Your objective - Give again, word for word, every line in the entries below from the line with "DFF: 724 / 27.48" up to and including the line with "72960 | 1.463 |", and no other line.

[Stored items]
┌──

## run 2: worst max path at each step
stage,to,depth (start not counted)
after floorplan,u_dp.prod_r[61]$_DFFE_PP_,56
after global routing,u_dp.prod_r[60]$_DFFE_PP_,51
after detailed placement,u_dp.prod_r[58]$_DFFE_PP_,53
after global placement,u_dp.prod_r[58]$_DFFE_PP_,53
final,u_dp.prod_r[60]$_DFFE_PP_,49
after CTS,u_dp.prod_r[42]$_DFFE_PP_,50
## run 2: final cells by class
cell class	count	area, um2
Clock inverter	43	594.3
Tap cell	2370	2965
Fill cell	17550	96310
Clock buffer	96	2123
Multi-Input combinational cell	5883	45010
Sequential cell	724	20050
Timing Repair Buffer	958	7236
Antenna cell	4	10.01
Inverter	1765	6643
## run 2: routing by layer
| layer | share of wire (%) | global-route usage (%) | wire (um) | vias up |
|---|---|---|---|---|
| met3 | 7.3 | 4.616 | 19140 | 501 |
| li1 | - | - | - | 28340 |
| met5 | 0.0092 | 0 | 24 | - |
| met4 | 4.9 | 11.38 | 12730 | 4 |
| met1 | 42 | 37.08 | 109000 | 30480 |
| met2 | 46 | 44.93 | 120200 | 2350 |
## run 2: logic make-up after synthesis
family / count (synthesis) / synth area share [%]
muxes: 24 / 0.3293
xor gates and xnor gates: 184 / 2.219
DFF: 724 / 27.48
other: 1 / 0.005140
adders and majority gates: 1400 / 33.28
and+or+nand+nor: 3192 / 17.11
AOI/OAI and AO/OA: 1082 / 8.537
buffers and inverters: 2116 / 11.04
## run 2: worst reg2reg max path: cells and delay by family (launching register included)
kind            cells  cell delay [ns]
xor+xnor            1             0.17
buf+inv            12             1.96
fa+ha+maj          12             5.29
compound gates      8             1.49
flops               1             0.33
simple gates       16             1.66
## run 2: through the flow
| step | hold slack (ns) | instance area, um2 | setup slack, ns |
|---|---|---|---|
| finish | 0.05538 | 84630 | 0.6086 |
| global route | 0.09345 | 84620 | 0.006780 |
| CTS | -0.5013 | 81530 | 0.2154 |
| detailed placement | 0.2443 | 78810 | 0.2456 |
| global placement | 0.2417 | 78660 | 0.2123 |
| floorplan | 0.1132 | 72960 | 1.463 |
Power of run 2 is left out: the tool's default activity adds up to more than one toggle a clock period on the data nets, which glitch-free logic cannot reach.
--- config.mk ---
export PLATFORM = sky130hd
export DESIGN_NAME = resistor_ladder_button_decoder
export DESIGN_NICKNAME = d
export VERILOG_FILES = /design/src/sv/rlbd_pkg.sv /design/src/sv/resistor_ladder_button_decoder.sv /design/src/sv/rlbd_regs.sv /design/src/sv/rlbd_front.sv /design/src/sv/rlbd_queue.sv /design/src/sv/rlbd_back.sv
export SDC_FILE = /design/constraint.sdc
export NUM_CORES = 1
export LEC_CHECK = 0
export BUFFER_PORTS_ARGS = -buffer_cell sky130_fd_sc_hd__buf_2
export CAP_MARGIN = 20
export CORE_MARGIN = 2
export CORE_UTILIZATION = 60
export DETAILED_ROUTE_END_ITERATION = 6
export GPL_ROUTABILITY_DRIVEN = 0
export PLACE_DENSITY = 0.83
export SLEW_MARGIN = 10
export SYNTH_ARGS = -nofsm -noshare
export SYNTH_HDL_FRONTEND = slang
export SYNTH_SLANG_ARGS = --single-unit
--- constraint.sdc ---
create_clock -name clk -period 7.25 [get_ports clk]
set_input_delay 1.45 -clock clk [delete_from_list [all_inputs] [get_ports clk]]
set_output_delay 1.45 -clock clk [all_outputs]
set_load 0.03 [all_outputs]
--- src/sv/rlbd_pkg.sv ---
// Shared types and constants for the resistor ladder button decoder.
package rlbd_pkg;

  localparam int MAX_BUTTONS = 5;
  localparam int BTN_W       = 3;
  localparam int CNT_W       = 3;
  localparam int SAMPLE_W    = 12;
  localparam int LEVEL_W     = 12;
  localparam int TIME_W      = 32;
  localparam int HOLD_W      = 16;
  localparam int ADDR_W      = 5;
  localparam int DATA_W      = 32;
  localparam int Q_DEPTH     = 4;
  localparam int Q_IDX_W     = 2;
  localparam int Q_CNT_W     = 3;

  localparam logic [HOLD_W-1:0]  HOLD_RESET   = 16'd300;
  localparam logic [LEVEL_W-1:0] MARGIN_RESET = 12'd64;

  typedef enum logic [1:0] {
    EV_NONE  = 2'd0,
    EV_SHORT = 2'd1,
    EV_HOLD  = 2'd2
  } ev_t;

  typedef enum logic [2:0] {
    REG_BUTTON_COUNT = 3'd0,
    REG_HOLD_MS      = 3'd1,
    REG_MARGIN       = 3'd2,
    REG_LEVEL_0      = 3'd3,
    REG_LEVEL_1      = 3'd4,
    REG_LEVEL_2      = 3'd5,
    REG_LEVEL_3      = 3'd6,
    REG_LEVEL_4      = 3'd7
  } reg_idx_t;

  typedef struct packed {
    logic [CNT_W-1:0]                      button_count;
    logic [HOLD_W-1:0]                     hold_ms;
    logic [LEVEL_W-1:0]                    margin;
    logic [MAX_BUTTONS-1:0][LEVEL_W-1:0]   levels;
  } cfg_t;

  typedef struct packed {
    logic              hit;
    logic [BTN_W-1:0]  button;
    logic [TIME_W-1:0] time_ms;
  } cls_t;

  typedef struct packed {
    ev_t              ev;
    logic [BTN_W-1:0] button;
  } res_t;

endpackage

--- src/sv/resistor_ladder_button_decoder.sv ---
// Top level: resistor ladder button decoder.
// An accepted sample is stored in the queue and then registered in the result buffer.
// Throughput: one sample per cycle while the queue is not full and results are popped.
// A four-entry queue between classifier and back end and a two-entry result buffer
// let input and output stall independently.
// Reset (synchronous, active high) restores register defaults and clears all queues.
module resistor_ladder_button_decoder
  import rlbd_pkg::*;
(
  input  logic                clk,
  input  logic                rst,
  input  logic                psel,
  input  logic                penable,
  input  logic                pwrite,
  input  logic [ADDR_W-1:0]   paddr,
  input  logic [DATA_W-1:0]   pwdata,
  output logic [DATA_W-1:0]   prdata,
  output logic                pready,
  input  logic                push,
  output logic                full,
  input  logic [SAMPLE_W-1:0] sample,
  input  logic [TIME_W-1:0]   time_ms,
  output logic                empty,
  input  logic                pop,
  output logic [1:0]          event_res,
  output logic [BTN_W-1:0]    button_index
);

  cfg_t cfg;
  cls_t cls;
  cls_t q_data;
  logic q_empty;
  logic q_pop;
  res_t res;

  rlbd_regs u_regs (
    .clk     (clk),
    .rst     (rst),
    .psel    (psel),
    .penable (penable),
    .pwrite  (pwrite),
    .paddr   (paddr),
    .pwdata  (pwdata),
    .prdata  (prdata),
    .pready  (pready),
    .cfg     (cfg)
  );

  rlbd_front u_front (
    .sample  (sample),
    .time_ms (time_ms),
    .cfg     (cfg),
    .cls     (cls)
  );

  rlbd_queue u_queue (
    .clk   (clk),
    .rst   (rst),
    .push  (push),
    .wdata (cls),
    .full  (full),
    .pop   (q_pop),
    .rdata (q_data),
    .empty (q_empty)
  );

  rlbd_back u_back (
    .clk     (clk),
    .rst     (rst),
    .hold_ms (cfg.hold_ms),
    .q       (q_data),
    .q_empty (q_empty),
    .q_pop   (q_pop),
    .res     (res),
    .empty   (empty),
    .pop     (pop)
  );

  assign event_res    = res.ev;
  assign button_index = res.button;

endmodule

--- src/sv/rlbd_regs.sv ---
// Configuration register file with APB-style access.
module rlbd_regs
  import rlbd_pkg::*;
(
  input  logic              clk,
  input  logic              rst,
  input  logic              psel,
  input  logic              penable,
  input  logic              pwrite,
  input  logic [ADDR_W-1:0] paddr,
  input  logic [DATA_W-1:0] pwdata,
  output logic [DATA_W-1:0] prdata,
  output logic              pready,
  output cfg_t              cfg
);

  reg_idx_t idx;
  logic     wr_en;

  assign idx    = reg_idx_t'(paddr[ADDR_W-1:2]);
  assign wr_en  = psel && penable && pwrite;
  assign pready = 1'b1;

  always_ff @(posedge clk) begin
    if (rst) begin
      cfg.button_count <= '0;
      cfg.hold_ms      <= HOLD_RESET;
      cfg.margin       <= MARGIN_RESET;
      cfg.levels       <= '0;
    end else if (wr_en) begin
      unique case (idx)
        REG_BUTTON_COUNT: cfg.button_count <= pwdata[CNT_W-1:0];
        REG_HOLD_MS:      cfg.hold_ms      <= pwdata[HOLD_W-1:0];
        REG_MARGIN:       cfg.margin       <= pwdata[LEVEL_W-1:0];
        REG_LEVEL_0:      cfg.levels[0]    <= pwdata[LEVEL_W-1:0];
        REG_LEVEL_1:      cfg.levels[1]    <= pwdata[LEVEL_W-1:0];
        REG_LEVEL_2:      cfg.levels[2]    <= pwdata[LEVEL_W-1:0];
        REG_LEVEL_3:      cfg.levels[3]    <= pwdata[LEVEL_W-1:0];
        REG_LEVEL_4:      cfg.levels[4]    <= pwdata[LEVEL_W-1:0];
        default: ;
      endcase
    end
  end

  always_comb begin
    prdata = '0;
    unique case (idx)
      REG_BUTTON_COUNT: prdata = DATA_W'(cfg.button_count);
      REG_HOLD_MS:      prdata = DATA_W'(cfg.hold_ms);
      REG_MARGIN:       prdata = DATA_W'(cfg.margin);
      REG_LEVEL_0:      prdata = DATA_W'(cfg.levels[0]);
      REG_LEVEL_1:      prdata = DATA_W'(cfg.levels[1]);
      REG_LEVEL_2:      prdata = DATA_W'(cfg.levels[2]);
      REG_LEVEL_3:      prdata = DATA_W'(cfg.levels[3]);
      REG_LEVEL_4:      prdata = DATA_W'(cfg.levels[4]);
      default:          prdata = '0;
    endcase
  end

endmodule

--- src/sv/rlbd_front.sv ---
// Front end: match each sample against the button windows and classify it.
module rlbd_front
  import rlbd_pkg::*;
(
  input  logic [SAMPLE_W-1:0] sample,
  input  logic [TIME_W-1:0]   time_ms,
  input  cfg_t                cfg,
  output cls_t                cls
);

  logic [CNT_W-1:0]       n_used;
  logic [MAX_BUTTONS-1:0] hit;
  logic [LEVEL_W:0]       lv_hi [MAX_BUTTONS];
  logic [LEVEL_W:0]       s_hi;

  assign n_used = (cfg.button_count > CNT_W'(MAX_BUTTONS)) ?
                  CNT_W'(MAX_BUTTONS) : cfg.button_count;
  assign s_hi   = {1'b0, sample} + {1'b0, cfg.margin};

  always_comb begin
    for (int i = 0; i < MAX_BUTTONS; i++) begin
      lv_hi[i] = {1'b0, cfg.levels[i]} + {1'b0, cfg.margin};
      hit[i]   = (CNT_W'(i) < n_used) &&
                 (lv_hi[i] > {1'b0, sample}) &&
                 ({1'b0, cfg.levels[i]} <= s_hi);
    end
  end

  always_comb begin
    cls.hit     = |hit;
    cls.button  = '0;
    cls.time_ms = time_ms;
    for (int i = MAX_BUTTONS - 1; i >= 0; i--) begin
      if (hit[i]) begin
        cls.button = BTN_W'(i);
      end
    end
  end

endmodule
==> src/rtl/blr_pkg.sv <==
// Shared types and constants for the line brush rasterizer.
// No dependencies; compile first.
`default_nettype none

package blr_pkg;

    localparam int COORD_BITS_DEF = 12;
    localparam int COLOR_BITS     = 24;

    typedef enum logic {
        OP_LOAD = 1'b0,
        OP_STEP = 1'b1
    } t_opcode;

    // Brush beats in output order: centre, then the four diagonals.
    typedef enum logic [2:0] {
        BEAT_CENTER = 3'd0,
        BEAT_PP     = 3'd1,
        BEAT_MM     = 3'd2,
        BEAT_MP     = 3'd3,
        BEAT_PM     = 3'd4
    } t_beat;

endpackage : blr_pkg

`default_nettype wire

==> src/rtl/blr_in_if.sv <==
// Command channel of the line brush rasterizer: load and step beats.
// Depends on blr_pkg.
`default_nettype none

interface blr_in_if
    import blr_pkg::*;
#(
    parameter int COORD_BITS = COORD_BITS_DEF
);
    logic                  valid;
    logic                  ready;
    logic                  opcode;
    logic [COORD_BITS-1:0] start_x;
    logic [COORD_BITS-1:0] start_y;
    logic [COORD_BITS-1:0] end_x;
    logic [COORD_BITS-1:0] end_y;
    logic [COLOR_BITS-1:0] pen_color;

    modport source (
        output valid, opcode, start_x, start_y, end_x, end_y, pen_color,
        input  ready
    );
    modport sink (
        input  valid, opcode, start_x, start_y, end_x, end_y, pen_color,
        output ready
    );
endinterface : blr_in_if

`default_nettype wire

==> src/rtl/blr_out_if.sv <==
// Pixel write channel of the line brush rasterizer.
// Depends on blr_pkg.
`default_nettype none

interface blr_out_if
    import blr_pkg::*;
#(
    parameter int COORD_BITS = COORD_BITS_DEF
);
    logic                         valid;
    logic                         ready;
    logic signed [COORD_BITS+1:0] pixel_x;
    logic signed [COORD_BITS+1:0] pixel_y;
    logic [COLOR_BITS-1:0]        pixel_color;
    logic                         line_done;

    modport source (
        output valid, pixel_x, pixel_y, pixel_color, line_done,
        input  ready
    );
    modport sink (
        input  valid, pixel_x, pixel_y, pixel_color, line_done,
        output ready
    );
endinterface : blr_out_if

`default_nettype wire

==> src/rtl/bresenham_line_brush_rasterizer.sv <==
// Bresenham line rasterizer with a five-pixel diagonal brush.
// Depends on blr_pkg, blr_in_if and blr_out_if.
//
// Usage:
//   i_cmd carries commands. A load beat (opcode 0) latches the end points
//   and color, sets up deltas, directions and error term and arms the line;
//   it produces no pixels. A step beat (opcode 1) on an armed line produces
//   five pixel beats on o_pix: the center, then (+1,+1), (-1,-1), (-1,+1),
//   (+1,-1). The last pixel of the end-point step carries line_done and the
//   line disarms. Steps on a disarmed line are taken and dropped.
//   The first pixel of a step is valid the cycle after the step beat is
//   taken. The line state advances at that same edge, so the next
//   command is taken in the cycle the fifth pixel leaves; the step rate
//   is bounded by the single pixel port. Loads and dropped steps produce
//   no pixels and do not hold up the next command.
//   Reset (i_rst_n low, synchronous) clears all line state, disarms the
//   line and empties the pixel register.
//   When the pixel receiver stalls, the current pixel holds and i_cmd.ready
//   stays low until the last pixel of the brush is taken.
`default_nettype none

module bresenham_line_brush_rasterizer
    import blr_pkg::*;
#(
    parameter int COORD_BITS = COORD_BITS_DEF
) (
    input  wire        i_clk,
    input  wire        i_rst_n,
    blr_in_if.sink     i_cmd,
    blr_out_if.source  o_pix
);

    localparam int OW = COORD_BITS + 2;

    // Line state
    logic [COORD_BITS-1:0] r_cur_x, r_cur_y, r_tgt_x, r_tgt_y;
    logic [COORD_BITS-1:0] r_abs_dx, r_abs_dy;
    logic                  r_x_back, r_y_back;
    logic signed [OW-1:0]  r_err;
    logic [COLOR_BITS-1:0] r_color;
    logic                  r_active;

    // Brush output register
    logic                  r_busy;
    t_beat                 r_beat;
    logic [COORD_BITS-1:0] r_bx, r_by;
    logic [COLOR_BITS-1:0] r_bcolor;
    logic                  r_bdone;

    logic cmd_acc, pix_acc, last_taken, is_step, is_load, at_end, step_x, step_y;
    logic                  step_go;
    logic                  n_x_back, n_y_back;
    logic [COORD_BITS-1:0] n_abs_dx, n_abs_dy;
    logic signed [OW-1:0]  n_err_init, n_err_step, e_dx, e_dy;
    logic signed [OW-1:0]  off_x, off_y;

    assign pix_acc    = o_pix.valid && o_pix.ready;
    assign last_taken = pix_acc && (r_beat == BEAT_PM);
    assign i_cmd.ready = !r_busy || last_taken;
    assign cmd_acc    = i_cmd.valid && i_cmd.ready;
    assign is_load    = (t_opcode'(i_cmd.opcode) == OP_LOAD);
    assign is_step    = (t_opcode'(i_cmd.opcode) == OP_STEP);
    assign step_go    = cmd_acc && is_step && r_active;

    // Load setup
    always_comb begin
        n_x_back = !(i_cmd.start_x < i_cmd.end_x);
        n_y_back = !(i_cmd.start_y < i_cmd.end_y);
        n_abs_dx = n_x_back ? (i_cmd.start_x - i_cmd.end_x) : (i_cmd.end_x - i_cmd.start_x);
        n_abs_dy = n_y_back ? (i_cmd.start_y - i_cmd.end_y) : (i_cmd.end_y - i_cmd.start_y);
        if (n_abs_dx > n_abs_dy) begin
            n_err_init = $signed({2'b00, n_abs_dx >> 1});
        end else begin
            n_err_init = -$signed({2'b00, n_abs_dy >> 1});
        end
    end

    // Step decision
    always_comb begin
        e_dx   = $signed({2'b00, r_abs_dx});
        e_dy   = $signed({2'b00, r_abs_dy});
        at_end = (r_cur_x == r_tgt_x) && (r_cur_y == r_tgt_y);
        step_x = (r_err > -e_dx);
        step_y = (r_err < e_dy);
        n_err_step = r_err - (step_x ? e_dy : '0) + (step_y ? e_dx : '0);
    end

    always_ff @(posedge i_clk) begin
        if (!i_rst_n) begin
            r_cur_x  <= '0;
            r_cur_y  <= '0;
            r_tgt_x  <= '0;
            r_tgt_y  <= '0;
            r_abs_dx <= '0;
            r_abs_dy <= '0;
            r_x_back <= 1'b0;
            r_y_back <= 1'b0;
            r_err    <= '0;
            r_color  <= '0;
            r_active <= 1'b0;
            r_busy   <= 1'b0;
            r_beat   <= BEAT_CENTER;
        end else begin
            // A new brush only starts when idle or as the last beat leaves
            if (step_go) begin
                r_busy <= 1'b1;
                r_beat <= BEAT_CENTER;
            end else if (pix_acc) begin
                case (r_beat)
                    BEAT_CENTER: r_beat <= BEAT_PP;
                    BEAT_PP:     r_beat <= BEAT_MM;
                    BEAT_MM:     r_beat <= BEAT_MP;
                    BEAT_MP:     r_beat <= BEAT_PM;
                    default: begin
                        r_beat <= BEAT_CENTER;
                        r_busy <= 1'b0;
                    end
                endcase
            end
            if (cmd_acc && is_load) begin
                r_cur_x  <= i_cmd.start_x;
                r_cur_y  <= i_cmd.start_y;
                r_tgt_x  <= i_cmd.end_x;
                r_tgt_y  <= i_cmd.end_y;
                r_abs_dx <= n_abs_dx;
                r_abs_dy <= n_abs_dy;
                r_x_back <= n_x_back;
                r_y_back <= n_y_back;
                r_err    <= n_err_init;
                r_color  <= i_cmd.pen_color;
                r_active <= 1'b1;
            end else if (step_go) begin
                if (at_end) begin
                    r_active <= 1'b0;
                end else begin
                    r_err <= n_err_step;
                    if (step_x) begin
                        r_cur_x <= r_x_back ? r_cur_x - 1'b1 : r_cur_x + 1'b1;
                    end
                    if (step_y) begin
                        r_cur_y <= r_y_back ? r_cur_y - 1'b1 : r_cur_y + 1'b1;
                    end
                end
            end
        end
    end

    // Brush payload: capture the center as it stands before the advance
    always_ff @(posedge i_clk) begin
        if (step_go) begin
            r_bx     <= r_cur_x;
            r_by     <= r_cur_y;
            r_bcolor <= r_color;
            r_bdone  <= at_end;
        end
    end

    always_comb begin
        case (r_beat)
            BEAT_CENTER: begin off_x = '0;        off_y = '0;        end
            BEAT_PP:     begin off_x = OW'(1);    off_y = OW'(1);    end
            BEAT_MM:     begin off_x = '1;        off_y = '1;        end
            BEAT_MP:     begin off_x = '1;        off_y = OW'(1);    end
            default:     begin off_x = OW'(1);    off_y = '1;        end
        endcase
    end

    assign o_pix.valid       = r_busy;
    assign o_pix.pixel_x     = $signed({2'b00, r_bx}) + off_x;
    assign o_pix.pixel_y     = $signed({2'b00, r_by}) + off_y;
    assign o_pix.pixel_color = r_bcolor;
    assign o_pix.line_done   = r_bdone && (r_beat == BEAT_PM);

    // Checks
    a_done_last_beat: assert property (@(posedge i_clk) disable iff (!i_rst_n)
        o_pix.valid && o_pix.line_done |-> r_beat == BEAT_PM)
        else $error("line_done outside the last brush beat");

    a_step_starts_brush: assert property (@(posedge i_clk) disable iff (!i_rst_n)
        cmd_acc && is_step && r_active |=> r_busy && r_beat == BEAT_CENTER)
        else $error("armed step did not start a brush");

    a_done_disarms: assert property (@(posedge i_clk) disable iff (!i_rst_n)
        pix_acc && o_pix.line_done |-> !r_active)
        else $error("line still armed after its final pixel");

endmodule : bresenham_line_brush_rasterizer

`default_nettype wire
==> src/flat_wrapper.sv <==
// flat-port wrapper written by rule: the top's interface ports become plain ports
module bresenham_line_brush_rasterizer_flat import blr_pkg::*;
#(
    parameter int COORD_BITS = COORD_BITS_DEF
)
  (i_clk, i_rst_n, i_cmd_valid, i_cmd_opcode, i_cmd_start_x, i_cmd_start_y, i_cmd_end_x, i_cmd_end_y, i_cmd_pen_color, i_cmd_ready, o_pix_valid, o_pix_pixel_x, o_pix_pixel_y, o_pix_pixel_color, o_pix_line_done, o_pix_ready);
  blr_in_if #(.COORD_BITS(COORD_BITS)) i_cmd_i ();
  blr_out_if #(.COORD_BITS(COORD_BITS)) o_pix_i ();
  input  wire i_clk;
  input  wire i_rst_n;
  input wire logic [$bits(i_cmd_i.valid)-1:0] i_cmd_valid;
  input wire logic [$bits(i_cmd_i.opcode)-1:0] i_cmd_opcode;
  input wire logic [$bits(i_cmd_i.start_x)-1:0] i_cmd_start_x;
  input wire logic [$bits(i_cmd_i.start_y)-1:0] i_cmd_start_y;
  input wire logic [$bits(i_cmd_i.end_x)-1:0] i_cmd_end_x;
  input wire logic [$bits(i_cmd_i.end_y)-1:0] i_cmd_end_y;
  input wire logic [$bits(i_cmd_i.pen_color)-1:0] i_cmd_pen_color;
  output wire logic [$bits(i_cmd_i.ready)-1:0] i_cmd_ready;
  output wire logic [$bits(o_pix_i.valid)-1:0] o_pix_valid;
  output wire logic [$bits(o_pix_i.pixel_x)-1:0] o_pix_pixel_x;
  output wire logic [$bits(o_pix_i.pixel_y)-1:0] o_pix_pixel_y;
  output wire logic [$bits(o_pix_i.pixel_color)-1:0] o_pix_pixel_color;
  output wire logic [$bits(o_pix_i.line_done)-1:0] o_pix_line_done;
  input wire logic [$bits(o_pix_i.ready)-1:0] o_pix_ready;
  assign i_cmd_i.valid = i_cmd_valid;
  assign i_cmd_i.opcode = i_cmd_opcode;
  assign i_cmd_i.start_x = i_cmd_start_x;
  assign i_cmd_i.start_y = i_cmd_start_y;
  assign i_cmd_i.end_x = i_cmd_end_x;
  assign i_cmd_i.end_y = i_cmd_end_y;
  assign i_cmd_i.pen_color = i_cmd_pen_color;
  assign i_cmd_ready = i_cmd_i.ready;
  assign o_pix_valid = o_pix_i.valid;
  assign o_pix_pixel_x = o_pix_i.pixel_x;
  assign o_pix_pixel_y = o_pix_i.pixel_y;
  assign o_pix_pixel_color = o_pix_i.pixel_color;
  assign o_pix_line_done = o_pix_i.line_done;
  assign o_pix_i.ready = o_pix_ready;
  bresenham_line_brush_rasterizer #(.COORD_BITS(COORD_BITS)) u_core (.i_clk(i_clk), .i_rst_n(i_rst_n), .i_cmd(i_cmd_i), .o_pix(o_pix_i));
endmodule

└──

Result -
DFF: 724 / 27.48
other: 1 / 0.005140
adders and majority gates: 1400 / 33.28
and+or+nand+nor: 3192 / 17.11
AOI/OAI and AO/OA: 1082 / 8.537
buffers and inverters: 2116 / 11.04
## run 2: worst reg2reg max path: cells and delay by family (launching register included)
kind            cells  cell delay [ns]
xor+xnor            1             0.17
buf+inv            12             1.96
fa+ha+maj          12             5.29
compound gates      8             1.49
flops               1             0.33
simple gates       16             1.66
## run 2: through the flow
| step | hold slack (ns) | instance area, um2 | setup slack, ns |
|---|---|---|---|
| finish | 0.05538 | 84630 | 0.6086 |
| global route | 0.09345 | 84620 | 0.006780 |
| CTS | -0.5013 | 81530 | 0.2154 |
| detailed placement | 0.2443 | 78810 | 0.2456 |
| global placement | 0.2417 | 78660 | 0.2123 |
| floorplan | 0.1132 | 72960 | 1.463 |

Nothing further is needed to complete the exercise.